■ ABOUT THIS EXERCISE
Using the data that follows, return exactly the lines from the one that contains "u_core.u_ctrl.step_r | 4 |" through the one that contains "step | power", ends included.
________
==> src/rtl/swrb_pkg.sv <==
`timescale 1ns / 1ps
// ----------------------------------------------------------------------------
// swrb_pkg
// Shared types and codes of the retransmission buffer: descriptor layout,
// command and status codes, control group between sequencer and cell row.
// ----------------------------------------------------------------------------
package swrb_pkg;

  localparam int DEFAULT_DEPTH = 16;

  localparam int SEQ_W    = 32;
  localparam int KIND_W   = 2;
  localparam int BYTES_W  = 12;
  localparam int HANDLE_W = 16;
  localparam int CMD_W    = 2;
  localparam int STATUS_W = 2;
  localparam int HELD_W   = 5;

  localparam logic [CMD_W-1:0] CMD_INSERT = 2'd0;
  localparam logic [CMD_W-1:0] CMD_REMOVE = 2'd1;
  localparam logic [CMD_W-1:0] CMD_PURGE  = 2'd2;
  localparam logic [CMD_W-1:0] CMD_LOOKUP = 2'd3;

  localparam logic [STATUS_W-1:0] STATUS_OK        = 2'd0;
  localparam logic [STATUS_W-1:0] STATUS_FULL      = 2'd1;
  localparam logic [STATUS_W-1:0] STATUS_NOT_FOUND = 2'd2;

  localparam logic [KIND_W-1:0] KIND_LAST = 2'd2;

  typedef struct packed {
    logic [SEQ_W-1:0]    seq;
    logic [KIND_W-1:0]   kind;
    logic [BYTES_W-1:0]  bytes;
    logic [HANDLE_W-1:0] handle;
  } entry_t;

  typedef struct packed {
    logic shift;
    logic load;
  } chain_ctrl_t;

endpackage

==> src/rtl/swrb_if.sv <==
`timescale 1ns / 1ps
// ----------------------------------------------------------------------------
// swrb_in_if / swrb_out_if
// Valid/ready channels for commands and results of the retransmission buffer.
// ----------------------------------------------------------------------------
interface swrb_in_if;
  logic                           valid;
  logic                           ready;
  logic [swrb_pkg::CMD_W-1:0]     command;
  logic [swrb_pkg::SEQ_W-1:0]     seq_key;
  logic [swrb_pkg::KIND_W-1:0]    packet_kind_in;
  logic [swrb_pkg::BYTES_W-1:0]   byte_count_in;
  logic [swrb_pkg::HANDLE_W-1:0]  payload_handle_in;

  modport source (
    output valid, command, seq_key, packet_kind_in, byte_count_in, payload_handle_in,
    input  ready
  );
  modport sink (
    input  valid, command, seq_key, packet_kind_in, byte_count_in, payload_handle_in,
    output ready
  );
endinterface

interface swrb_out_if;
  logic                           valid;
  logic                           ready;
  logic [swrb_pkg::STATUS_W-1:0]  status;
  logic [swrb_pkg::SEQ_W-1:0]     found_seq;
  logic [swrb_pkg::KIND_W-1:0]    found_kind;
  logic [swrb_pkg::BYTES_W-1:0]   found_byte_count;
  logic [swrb_pkg::HANDLE_W-1:0]  found_payload_handle;
  logic                           last_packet_removed;
  logic [swrb_pkg::HELD_W-1:0]    entries_held;

  modport source (
    output valid, status, found_seq, found_kind, found_byte_count, found_payload_handle,
           last_packet_removed, entries_held,
    input  ready
  );
  modport sink (
    input  valid, status, found_seq, found_kind, found_byte_count, found_payload_handle,
           last_packet_removed, entries_held,
    output ready
  );
endinterface

==> src/rtl/swrb_cell.sv <==
`timescale 1ns / 1ps
// ----------------------------------------------------------------------------
// swrb_cell
// One descriptor slot of the row: holds, takes its right neighbor on a
// shift, or takes the broadcast descriptor when addressed.
// ----------------------------------------------------------------------------
module swrb_cell #(
  parameter int IDX_W = 4,
  parameter int INDEX = 0
) (
  input  logic                  clk,
  input  swrb_pkg::chain_ctrl_t ctrl,
  input  logic [IDX_W-1:0]      load_idx,
  input  swrb_pkg::entry_t      load_data,
  input  swrb_pkg::entry_t      right_in,
  output swrb_pkg::entry_t      data
);

  swrb_pkg::entry_t data_r;
  swrb_pkg::entry_t data_nxt;

  always_comb begin
    data_nxt = data_r;
    if (ctrl.load && (load_idx == IDX_W'(INDEX))) begin
      data_nxt = load_data;
    end else if (ctrl.shift) begin
      data_nxt = right_in;
    end
  end

  always_ff @(posedge clk) begin
    data_r <= data_nxt;
  end

  assign data = data_r;

endmodule

==> src/rtl/swrb_ctrl.sv <==
`timescale 1ns / 1ps
// ----------------------------------------------------------------------------
// swrb_ctrl
// Command sequencer: appends on accept without a pass; for the other commands walks the
// row past the head cell, writing kept descriptors back so they land packed.
// ----------------------------------------------------------------------------
module swrb_ctrl #(
  parameter int DEPTH = swrb_pkg::DEFAULT_DEPTH,
  parameter int IDX_W = (DEPTH > 1) ? $clog2(DEPTH) : 1
) (
  input  logic                   clk,
  input  logic                   rst_n,
  swrb_in_if.sink                in_if,
  swrb_out_if.source             out_if,
  input  swrb_pkg::entry_t       head,
  output swrb_pkg::chain_ctrl_t  ctrl,
  output logic [IDX_W-1:0]       load_idx,
  output swrb_pkg::entry_t       load_data
);

  localparam int CNT_W = $clog2(DEPTH + 1);
  localparam int SUM_W = CNT_W + 1;

  typedef enum logic [1:0] {
    ST_IDLE,
    ST_SCAN,
    ST_REPLY
  } state_t;

  state_t                         state_r;
  logic [CNT_W-1:0]               cnt_r;
  logic [IDX_W-1:0]               step_r;
  logic [CNT_W-1:0]               wr_r;
  logic [swrb_pkg::CMD_W-1:0]     cmd_r;
  logic [swrb_pkg::SEQ_W-1:0]     key_r;
  logic [swrb_pkg::STATUS_W-1:0]  status_r;
  swrb_pkg::entry_t               found_r;
  logic                           hit_r;
  logic                           last_r;

  logic                           out_valid_r;
  logic [swrb_pkg::STATUS_W-1:0]  out_status_r;
  swrb_pkg::entry_t               out_found_r;
  logic                           out_last_r;
  logic [swrb_pkg::HELD_W-1:0]    out_held_r;

  logic             accept;
  logic             live;
  logic             match;
  logic             drop;
  logic             keep;
  logic             hit_nxt;
  logic [CNT_W-1:0] wr_nxt;
  logic [SUM_W-1:0] dest;
  logic             last_step;

  assign in_if.ready = (state_r == ST_IDLE);
  assign accept      = in_if.valid && in_if.ready;

  assign live  = (CNT_W'(step_r) < cnt_r);
  assign match = (head.seq == key_r);
  assign drop  = live && (((cmd_r == swrb_pkg::CMD_REMOVE) && match) ||
                          ((cmd_r == swrb_pkg::CMD_PURGE) && (head.seq < key_r)));
  assign keep  = live && !drop;
  assign wr_nxt  = wr_r + CNT_W'(keep);
  assign hit_nxt = hit_r || ((cmd_r == swrb_pkg::CMD_LOOKUP) && live && match);
  assign last_step = (step_r == IDX_W'(DEPTH - 1));

  // kept descriptor goes where the remaining shifts carry it to slot wr
  assign dest = SUM_W'(wr_r) + SUM_W'(DEPTH - 1) - SUM_W'(step_r);

  always_comb begin
    ctrl.shift = 1'b0;
    ctrl.load  = 1'b0;
    load_idx   = dest[IDX_W-1:0];
    load_data  = head;
    if (state_r == ST_SCAN) begin
      ctrl.shift = 1'b1;
      ctrl.load  = keep;
    end else if (state_r == ST_IDLE) begin
      load_idx         = cnt_r[IDX_W-1:0];
      load_data.seq    = in_if.seq_key;
      load_data.kind   = in_if.packet_kind_in;
      load_data.bytes  = in_if.byte_count_in;
      load_data.handle = in_if.payload_handle_in;
      ctrl.load = accept && (in_if.command == swrb_pkg::CMD_INSERT) &&
                  (cnt_r < CNT_W'(DEPTH));
    end
  end

  always_ff @(posedge clk) begin
    if (!rst_n) begin
      state_r     <= ST_IDLE;
      cnt_r       <= '0;
      out_valid_r <= 1'b0;
    end else begin
      // a reply in the same cycle refills the output register itself
      if (out_valid_r && out_if.ready && (state_r != ST_REPLY)) begin
        out_valid_r <= 1'b0;
      end
      unique case (state_r)
        ST_IDLE: begin
          if (accept) begin
            cmd_r  <= in_if.command;
            key_r  <= in_if.seq_key;
            step_r <= '0;
            wr_r   <= '0;
            hit_r  <= 1'b0;
            last_r <= 1'b0;
            if (in_if.command == swrb_pkg::CMD_INSERT) begin
              if (cnt_r < CNT_W'(DEPTH)) begin
                cnt_r    <= cnt_r + 1'b1;
                status_r <= swrb_pkg::STATUS_OK;
              end else begin
                status_r <= swrb_pkg::STATUS_FULL;
              end
              state_r <= ST_REPLY;
            end else begin
              state_r <= ST_SCAN;
            end
          end
        end
        ST_SCAN: begin
          step_r <= step_r + 1'b1;
          wr_r   <= wr_nxt;
          if (drop && (head.kind == swrb_pkg::KIND_LAST)) begin
            last_r <= 1'b1;
          end
          if (!hit_r && hit_nxt) begin
            found_r <= head;
          end
          hit_r <= hit_nxt;
          if (last_step) begin
            cnt_r   <= wr_nxt;
            state_r <= ST_REPLY;
            priority if (cmd_r == swrb_pkg::CMD_REMOVE) begin
              status_r <= (wr_nxt == cnt_r) ? swrb_pkg::STATUS_NOT_FOUND
                                            : swrb_pkg::STATUS_OK;
            end else if (cmd_r == swrb_pkg::CMD_LOOKUP) begin
              status_r <= hit_nxt ? swrb_pkg::STATUS_OK : swrb_pkg::STATUS_NOT_FOUND;
            end else begin
              status_r <= swrb_pkg::STATUS_OK;
            end
          end
        end
        ST_REPLY: begin
          if (!out_valid_r || out_if.ready) begin
            out_valid_r  <= 1'b1;
            out_status_r <= status_r;
            out_found_r  <= hit_r ? found_r : '0;
            out_last_r   <= (cmd_r == swrb_pkg::CMD_PURGE) && last_r;
            out_held_r   <= swrb_pkg::HELD_W'(cnt_r);
            state_r      <= ST_IDLE;
          end
        end
        default: begin
          state_r <= ST_IDLE;
        end
      endcase
    end
  end

  assign out_if.valid                = out_valid_r;
  assign out_if.status               = out_status_r;
  assign out_if.found_seq            = out_found_r.seq;
  assign out_if.found_kind           = out_found_r.kind;
  assign out_if.found_byte_count     = out_found_r.bytes;
  assign out_if.found_payload_handle = out_found_r.handle;
  assign out_if.last_packet_removed  = out_last_r;
  assign out_if.entries_held         = out_held_r;

endmodule

==> src/rtl/sliding_window_retransmit_buffer_unit.sv <==
`timescale 1ns / 1ps
// Timing: an insert goes from accept through the reply state to the output
// register; remove, purge and lookup first make one full pass of the
// descriptor row past its head cell. The reply state waits while the output
// is held, and a new command is taken only once the last result is registered.
// Reset: rst_n synchronous, empties the buffer at once; no clearing pass.
// ----------------------------------------------------------------------------
// sliding_window_retransmit_buffer_unit
// Ordered, packed buffer of unacknowledged packet descriptors held in a row
// of shifting cells, with append, remove, purge-below and lookup commands.
// ----------------------------------------------------------------------------
module sliding_window_retransmit_buffer_unit #(
  parameter int WINDOW_DEPTH = swrb_pkg::DEFAULT_DEPTH
) (
  input  logic        clk,
  input  logic        rst_n,
  swrb_in_if.sink     in_if,
  swrb_out_if.source  out_if
);

  localparam int IDX_W = (WINDOW_DEPTH > 1) ? $clog2(WINDOW_DEPTH) : 1;

  swrb_pkg::entry_t      cell_q [WINDOW_DEPTH];
  swrb_pkg::chain_ctrl_t ctrl;
  logic [IDX_W-1:0]      load_idx;
  swrb_pkg::entry_t      load_data;

  swrb_ctrl #(
    .DEPTH (WINDOW_DEPTH),
    .IDX_W (IDX_W)
  ) u_ctrl (
    .clk       (clk),
    .rst_n     (rst_n),
    .in_if     (in_if),
    .out_if    (out_if),
    .head      (cell_q[0]),
    .ctrl      (ctrl),
    .load_idx  (load_idx),
    .load_data (load_data)
  );

  for (genvar i = 0; i < WINDOW_DEPTH; i++) begin : g_cell
    swrb_pkg::entry_t right;
    if (i == WINDOW_DEPTH - 1) begin : g_tail
      // tail content is never read back during a pass
      assign right = cell_q[i];
    end else begin : g_body
      assign right = cell_q[i+1];
    end

    swrb_cell #(
      .IDX_W (IDX_W),
      .INDEX (i)
    ) u_cell (
      .clk       (clk),
      .ctrl      (ctrl),
      .load_idx  (load_idx),
      .load_data (load_data),
      .right_in  (right),
      .data      (cell_q[i])
    );
  end

endmodule
==> src/flat_wrapper.sv <==
// flat-port wrapper written by rule: the top's interface ports become plain ports
module sliding_window_retransmit_buffer_unit_flat 
#(
  parameter int WINDOW_DEPTH = swrb_pkg::DEFAULT_DEPTH
)
  (clk, rst_n, in_if_valid, in_if_command, in_if_seq_key, in_if_packet_kind_in, in_if_byte_count_in, in_if_payload_handle_in, in_if_ready, out_if_valid, out_if_status, out_if_found_seq, out_if_found_kind, out_if_found_byte_count, out_if_found_payload_handle, out_if_last_packet_removed, out_if_entries_held, out_if_ready);
  swrb_in_if in_if_i ();
  swrb_out_if out_if_i ();
  input  logic clk;
  input  logic rst_n;
  input wire logic [$bits(in_if_i.valid)-1:0] in_if_valid;
  input wire logic [$bits(in_if_i.command)-1:0] in_if_command;
  input wire logic [$bits(in_if_i.seq_key)-1:0] in_if_seq_key;
  input wire logic [$bits(in_if_i.packet_kind_in)-1:0] in_if_packet_kind_in;
  input wire logic [$bits(in_if_i.byte_count_in)-1:0] in_if_byte_count_in;
  input wire logic [$bits(in_if_i.payload_handle_in)-1:0] in_if_payload_handle_in;
  output wire logic [$bits(in_if_i.ready)-1:0] in_if_ready;
  output wire logic [$bits(out_if_i.valid)-1:0] out_if_valid;
  output wire logic [$bits(out_if_i.status)-1:0] out_if_status;
  output wire logic [$bits(out_if_i.found_seq)-1:0] out_if_found_seq;
  output wire logic [$bits(out_if_i.found_kind)-1:0] out_if_found_kind;
  output wire logic [$bits(out_if_i.found_byte_count)-1:0] out_if_found_byte_count;
  output wire logic [$bits(out_if_i.found_payload_handle)-1:0] out_if_found_payload_handle;
  output wire logic [$bits(out_if_i.last_packet_removed)-1:0] out_if_last_packet_removed;
  output wire logic [$bits(out_if_i.entries_held)-1:0] out_if_entries_held;
  input wire logic [$bits(out_if_i.ready)-1:0] out_if_ready;
  assign in_if_i.valid = in_if_valid;
  assign in_if_i.command = in_if_command;
  assign in_if_i.seq_key = in_if_seq_key;
  assign in_if_i.packet_kind_in = in_if_packet_kind_in;
  assign in_if_i.byte_count_in = in_if_byte_count_in;
  assign in_if_i.payload_handle_in = in_if_payload_handle_in;
  assign in_if_ready = in_if_i.ready;
  assign out_if_valid = out_if_i.valid;
  assign out_if_status = out_if_i.status;
  assign out_if_found_seq = out_if_i.found_seq;
  assign out_if_found_kind = out_if_i.found_kind;
  assign out_if_found_byte_count = out_if_i.found_byte_count;
  assign out_if_found_payload_handle = out_if_i.found_payload_handle;
  assign out_if_last_packet_removed = out_if_i.last_packet_removed;
  assign out_if_entries_held = out_if_i.entries_held;
  assign out_if_i.ready = out_if_ready;
  sliding_window_retransmit_buffer_unit #(.WINDOW_DEPTH(WINDOW_DEPTH)) u_core (.clk(clk), .rst_n(rst_n), .in_if(in_if_i), .out_if(out_if_i));
endmodule
==> config.mk <==
export PLATFORM = sky130hd
export DESIGN_NAME = sliding_window_retransmit_buffer_unit_flat
export DESIGN_NICKNAME = d
export VERILOG_FILES = /design/src/rtl/swrb_pkg.sv /design/src/rtl/swrb_if.sv /design/src/rtl/swrb_cell.sv /design/src/rtl/swrb_ctrl.sv /design/src/rtl/sliding_window_retransmit_buffer_unit.sv /design/src/flat_wrapper.sv
export SDC_FILE = /design/constraint.sdc
export NUM_CORES = 1
export LEC_CHECK = 0
export ABC_AREA = 1
export ABC_CLOCK_PERIOD_IN_PS = 7310
export BUFFER_PORTS_ARGS = -buffer_cell sky130_fd_sc_hd__buf_2
export CAP_MARGIN = 20
export CORE_ASPECT_RATIO = 1.25
export CORE_MARGIN = 5
export CORE_UTILIZATION = 35
export CTS_CLUSTER_SIZE = 16
export DETAILED_ROUTE_END_ITERATION = 8
export GPL_TIMING_DRIVEN = 0
export PLACE_DENSITY_LB_ADDON = 0.2
export SLEW_MARGIN = 15
export SYNTH_ARGS = -nofsm -noshare
export SYNTH_HDL_FRONTEND = slang
export SYNTH_SLANG_ARGS = --single-unit
==> constraint.sdc <==
create_clock -name clk -period 7.31 [get_ports clk]
set_input_delay 0.3655 -clock clk [delete_from_list [all_inputs] [get_ports clk]]
set_output_delay 0.3655 -clock clk [all_outputs]
set_load 0.1 [all_outputs]
==> results.cfg <==
[routing]
drt_pre_antenna_iters = 8
drtAntennaViolNets = 0
drt_iter0_drc = 2877
vias = 36500
drt_wl_total_mm = 159
wl_per_cell_um = 21.7
viasPerCell = 4.96
drc_errors = 0

[clock_network]
clock-sinks = 1179
clk_pin_slew_ns = 0.06
worstSkewPairLatency_ns = 0.76
clockBufferDepth = 3
htreeDepth = 3
cts_resized = 0
root_buffer = clkbuf_16
cts_tree = done
cts_buffers = 120

[cells_and_area]
fin_nets = 5453
areaGrowthSynthToFinish_pct = 15.9
design_area_um2 = 60000
stdcell_count = 7357
drive_gt1_frac = 0.103

[synth]
ys_seq_area_frac = 0.683
yosys.area.top_type = edfxtp_1
yosysMostFrequentCell = nand2_1
ys_warn_count = 0
ys_ff_latch = 1179
mappedNetlistArea_um2 = 51800
synth.avg_cell_area_um2 = 10.3
synthCells = 5006
synth_top_cell_area_share = 0.679
synthTopCellsByArea = edfxtp_1, nand2_1, nand3_1
synth_cell_types = 37
synth-edff-count = 1171
async_flop_share = 0
ys.flop_type = edfxtp_1
ys_top_cells_by_count = nand2_1, edfxtp_1, nand3_1
synth_nets = 5117

[die]
start_util = 0.353
ios = 140
die-area_um2 = 156000
core_um2 = 147000
placementRows = 157
die-width_um = 354
die_h_um = 440

[global_routing]
grt_pass1_vias = 35600
top_usage_layer = met2
gr-usage-met3 = 0.0327
gr-total-overflow = 0
antenna_found_initial = 6
grtUsageTotal = 0.199
grtUsageMet2 = 0.367
use_met1 = 0.237
grt_pass1_wl_mm = 231
grt_max_degree = 42

[pwr]
irDropWorstVdd_uv = 185
power_density_nw_per_um2 = 335
leakage_nw = 24.8

[worst_setup_path]
crit_fanout = 39
worstSetupPathType = reg2reg
critPathLaunchType = flop
required_ns = 7.73
worst_ep_arrival_time_ns = 5.61
endpoint_kind = flop

[sta]
slew_violations = 0
fmax_mhz = 193
layout_min_cycle_time_ns = 5.19
setup_viol = 0
rsz0062_at_grt = false
max_slew_margin = 0.220
setup_slack_ns = 2.12
finClkSkew_ns = 0.0248
hold_viol_final = 0
post-route-period-util = 0.710
tightest_slew_ns = 1.17

[min_path]
hp-class = in2reg

[placement]
pre_cts_ws_ns = 2.05
dp.cells = 7091
finalWeightedCongestion = 0.843
port-buffer-count = 139
dp_hpwl_mm = 113
dpl_cell_area_um2 = 55700

[outcome]
status = complete, no violations

[flow_run]
cap_violations = 0
cell type report:
type	instances	area, µm²
clock buffers	140	3120
flip-flops and latches	1179	35300
multi-input cells	3314	14500
fillers	14200	86800
plain buffers	373	1600
inverters	140	526
diodes	3	7.51
repair buffers	214	1760
well taps	1908	2390
clock inverters	86	744
logic make-up (layout without fill, tap and decap cells):
family          count (synthesis)  in the layout  synth area share
xor+xnor                        8              8           0.00135
fa+ha+maj                      43             43            0.0105
other cells                     0              3                 0
flops                        1179           1179             0.683
simple gates                 3211           3211             0.259
compound gates                 52             52           0.00580
buf+inv                       513            953            0.0411
cells in the final DEF (no fill, tap or decap), types with 4 or more instances in the layout:
cell and count:
nand2_1 2174, nand2_4 15, xor2_1 4, buf_16 10, buf_12 11, o21ai_0 11
nand2_2 11, clkinv_8 5, nand3_1 946, nor2_2 4, o21ai_1 5, clkinv_2 27
inv_1 137, clkbuf_16 122, inv_6 4, buf_1 16, clkinv_1 36, nor2_4 15
buf_2 296, nand4_1 5, edfxtp_1 1171, xnor2_1 4, dfxtp_1 8, bufinv_16 11
nor2_1 33, ha_1 42, clkbuf_1 214, a21oi_1 20, buf_6 14, dlygate4sd3_1 37
state kept, by name, summed over array words and instances, names as in the netlist, 2 cells and up:
| register | flops |
|---|---|
| u_core.g_cell.u_cell.data | 992 |
| u_core.u_ctrl.cmd_r | 2 |
| u_core.u_ctrl.cnt_r | 5 |
| u_core.u_ctrl.found_r | 62 |
| u_core.u_ctrl.key_r | 32 |
| u_core.u_ctrl.out_if.entries_held | 5 |
| u_core.u_ctrl.out_if.found_byte_count | 12 |
| u_core.u_ctrl.out_if.found_kind | 2 |
| u_core.u_ctrl.out_if.found_payload_handle | 16 |
| u_core.u_ctrl.out_if.found_seq | 32 |
| u_core.u_ctrl.out_if.status | 2 |
| u_core.u_ctrl.state_r | 2 |
| u_core.u_ctrl.status_r | 2 |
| u_core.u_ctrl.step_r | 4 |
| u_core.u_ctrl.wr_r | 5 |
path summary, 6_finish.rpt:
check	start	end	slack (ns)	cells after the start
setup / recovery	u_core.u_ctrl.state_r[0]	u_core.g_cell[2].u_cell.data[23]	2.12	11
setup reg to reg	u_core.u_ctrl.state_r[0]	u_core.g_cell[2].u_cell.data[23]	2.12	11
hold / removal	in_if_valid	u_core.u_ctrl.state_r[0]	0.11	5
hold reg to reg	u_core.u_ctrl.status_r[0]	u_core.u_ctrl.out_if.status[0]	0.42	0
stage by stage:
step | power (mW) | util | hold slack [ns] | TNS, ns
after floorplan | 12.0 | - | 0.400 | 0
after global placement | 13.9 | 0.374 | 0.400 | -370.33
after detailed placement | 14.0 | 0.380 | 0.406 | 0
after CTS | 20.2 | 0.409 | 0.0346 | 0
after global routing | 20.9 | 0.409 | 0.127 | 0
final | 20.1 | 0.409 | 0.109 | 0
per-layer routing:
metal	wire length [µm]	part of all wire
met2	82100	0.52
met5	0	0
met3	10300	0.065
met4	5010	0.031
met1	61900	0.39
where the power goes:
| group | switching, mW | leakage [nW] | internal, mW |
|---|---|---|---|
| combinational | 3.62 | 11.9 | 0.924 |
| clock | 2.74 | 1.90 | 3.44 |
| sequential | 0.356 | 10.9 | 9.03 |
| total | 6.72 | 24.8 | 13.4 |
critical path, stage by stage, from the launching register on:
cell and delay [ns]:
dfxtp_1 0.48, nor2_4 0.19, inv_2 0.11, buf_2 0.61, nand2_1 0.15, o21ai_2 0.18
nand2_1 0.33, nor2_4 0.71, nand2_1 0.90, buf_2 0.48, nand2_4 0.36, buf_12 0.30
repair_timing:
item,CTS,global route
buffers inserted,0,0
hold endpoints to repair,39,0
hold buffers,37,0
No activity file was read; power rests on OpenSTA's default activity.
________
■ WRITTEN ANSWER
| u_core.u_ctrl.step_r | 4 |
| u_core.u_ctrl.wr_r | 5 |
path summary, 6_finish.rpt:
check	start	end	slack (ns)	cells after the start
setup / recovery	u_core.u_ctrl.state_r[0]	u_core.g_cell[2].u_cell.data[23]	2.12	11
setup reg to reg	u_core.u_ctrl.state_r[0]	u_core.g_cell[2].u_cell.data[23]	2.12	11
hold / removal	in_if_valid	u_core.u_ctrl.state_r[0]	0.11	5
hold reg to reg	u_core.u_ctrl.status_r[0]	u_core.u_ctrl.out_if.status[0]	0.42	0
stage by stage:
step | power (mW) | util | hold slack [ns] | TNS, ns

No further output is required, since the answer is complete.